Después de diez años de un ejercicio exorbitante del poder, sin límites ni controles, con leyes expedidas a la carta e interpretadas a la conveniencia, con instituciones humilladas, con jueces serviles y ciudadanía atemorizada, tal vez puede resultar extraño, y hasta difícil de entender, que el ejercicio democrático del poder tenga límites y controles; que las leyes se justifican cuando están dirigidas a la realización de la justicia y del bien común; que las instituciones gozan de autonomía; que los jueces deben ser independientes; que la ciudadanía tiene la capacidad de expresarse libremente y ejercer una ineludible atribución fiscalizadora.
Tampoco es extraño entonces que algunos funcionarios, o políticos que aspiran a serlo en los más altos niveles, tengan la tentación de repetir las nefastas experiencias de los diez años de marras.
Podrán decirse, seguramente sin que nadie les escuche, que, en tales condiciones y aprovechando de semejantes ventajas, puede resultar bastante cómodo el ejercicio del poder.
Me parece que algo de eso pasa, por ejemplo, con quienes están aceptando tácitamente la supervivencia del Consejo de Participación Ciudadana y Control Social. Es más fácil, pensarán los presuntos interesados, “negociar” con siete consejeros sin mayor pasado político, que no con ciento treinta y más asambleístas vinculados a los más variados sectores políticos. Entonces surge la tentación: quedémonos nomás con el Consejo, aunque sea un esperpento jurídico.

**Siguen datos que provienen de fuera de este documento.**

`src/rtl/trap_ctrl.sv`:
```
// Machine-mode trap sequencer: accepts exception/MRET/interrupt requests in IDLE,
// then walks FLUSH -> SAVE -> REDIRECT to update trap CSRs and steer the front end.
module trap_ctrl #(
  parameter int unsigned XLEN     = 32,
  parameter int unsigned CAUSE_W  = 4,
  parameter int unsigned IRQ_CODE = 11
) (
  input  logic               clk,
  input  logic               rst,
  input  logic               exc_valid,
  input  logic [CAUSE_W-1:0] exc_cause,
  input  logic [XLEN-1:0]    exc_pc,
  input  logic [XLEN-1:0]    exc_tval,
  input  logic               mret_valid,
  input  logic               irq_ext,
  input  logic               mstatus_mie,
  input  logic               mie_meie,
  input  logic [XLEN-1:0]    mem_pc,
  input  logic               mem_pc_valid,
  input  logic [XLEN-1:0]    mtvec,
  input  logic [XLEN-1:0]    mepc_in,
  output logic               busy,
  output logic               flush,
  output logic               stall,
  output logic               csr_we,
  output logic [XLEN-1:0]    mepc_out,
  output logic [XLEN-1:0]    mcause_out,
  output logic [XLEN-1:0]    mtval_out,
  output logic               trap_enter,
  output logic               trap_exit,
  output logic               redirect_valid,
  output logic [XLEN-1:0]    redirect_pc
);

  localparam logic [XLEN-1:0] ALIGN_MASK = ~XLEN'(3);
  localparam logic [XLEN-1:0] IRQ_CAUSE  = {1'b1, (XLEN-1)'(IRQ_CODE)};
  localparam logic [XLEN-1:0] IRQ_OFFSET = XLEN'(4 * IRQ_CODE);

  typedef enum logic [1:0] {IDLE, FLUSH, SAVE, REDIRECT} state_t;
  typedef enum logic [1:0] {K_NONE, K_EXC, K_MRET, K_IRQ} kind_t;

  state_t          state;
  kind_t           kind;
  logic [XLEN-1:0] epc;
  logic [XLEN-1:0] cause;
  logic [XLEN-1:0] tval;
  logic            irq_take;

  assign irq_take = irq_ext & mstatus_mie & mie_meie & mem_pc_valid;

  // State register and trap-context latches; requests are only looked at in IDLE.
  always_ff @(posedge clk) begin
    if (rst) begin
      state <= IDLE;
      kind  <= K_NONE;
      epc   <= '0;
      cause <= '0;
      tval  <= '0;
    end else begin
      case (state)
        IDLE: begin
          if (exc_valid) begin
            kind  <= K_EXC;
            epc   <= exc_pc;
            cause <= XLEN'(exc_cause);
            tval  <= exc_tval;
            state <= FLUSH;
          end else if (mret_valid) begin
            kind  <= K_MRET;
            state <= FLUSH;
          end else if (irq_take) begin
            kind  <= K_IRQ;
            epc   <= mem_pc;
            cause <= IRQ_CAUSE;
            tval  <= '0;
            state <= FLUSH;
          end
        end
        FLUSH:    state <= (kind == K_MRET) ? REDIRECT : SAVE;
        SAVE:     state <= REDIRECT;
        REDIRECT: state <= IDLE;
        default:  state <= IDLE;
      endcase
    end
  end

  // Outputs decode the state register only; CSR inputs are read live in REDIRECT.
  always_comb begin
    busy           = 1'b0;
    flush          = 1'b0;
    stall          = 1'b0;
    csr_we         = 1'b0;
    mepc_out       = '0;
    mcause_out     = '0;
    mtval_out      = '0;
    trap_enter     = 1'b0;
    trap_exit      = 1'b0;
    redirect_valid = 1'b0;
    redirect_pc    = '0;
    case (state)
      FLUSH: begin
        busy  = 1'b1;
        flush = 1'b1;
        stall = 1'b1;
      end
      SAVE: begin
        busy       = 1'b1;
        stall      = 1'b1;
        csr_we     = 1'b1;
        trap_enter = 1'b1;
        mepc_out   = epc & ALIGN_MASK;
        mcause_out = cause;
        mtval_out  = tval;
      end
      REDIRECT: begin
        busy           = 1'b1;
        flush          = 1'b1;
        redirect_valid = 1'b1;
        if (kind == K_MRET) begin
          trap_exit   = 1'b1;
          redirect_pc = mepc_in & ALIGN_MASK;
        end else if (kind == K_IRQ && mtvec[1:0] == 2'b01) begin
          redirect_pc = (mtvec & ALIGN_MASK) + IRQ_OFFSET;
        end else begin
          redirect_pc = mtvec & ALIGN_MASK;
        end
      end
      default: ;
    endcase
  end

endmodule
```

Las tentaciones adoptan formas sorprendentes. Ocurre ahora mismo a propósito del enjuiciamiento penal a un alto dirigente de la revolución ciudadana. Con los precedentes producidos en aquellos diez años en los que se enjuició a muchos ciudadanos simplemente por haberse expresado con palabras enardecidas lanzadas contra el líder, ¿por qué no hacerlo ahora cuando el culpable es un alto jerarca de la revolución?, ¿por qué no juzgarlo con la misma vara?, ¿por qué no caer en esta agradable tentación?
Pero más allá de lo agradable, lo fundamental, lo que hay que tomar en cuenta es si las leyes que sirven para este efecto son leyes adecuadas; si en un régimen democrático se puede meter en la cárcel a quienes, por la razón que sea, se expresan en forma altisonante, grosera, equivocada, amenazante, instigadora y hasta perversa, cuando de las palabras no se ha pasado a los hechos.
Debemos preguntarnos como sociedad, si la Fiscalía, la Policía Nacional, la Judicatura y hasta el Servicio Exterior deben ocuparse en tales menesteres cuando tienen que cumplir tareas mucho más importantes.
Sirvan estos dos ejemplos para reiterar nuestro punto de vista. Funcionarios, jueces, periodistas, ciudadanos de a pie: cuidado con actuar de la misma manera con la que se procedió en aquella década.
Por placentera que pudiera ser la tentación de ver en la cárcel a tal o cual personaje o ver silenciado a un servicial recadero, no caigamos en ella. La democracia impone límites que no se deben vulnerar.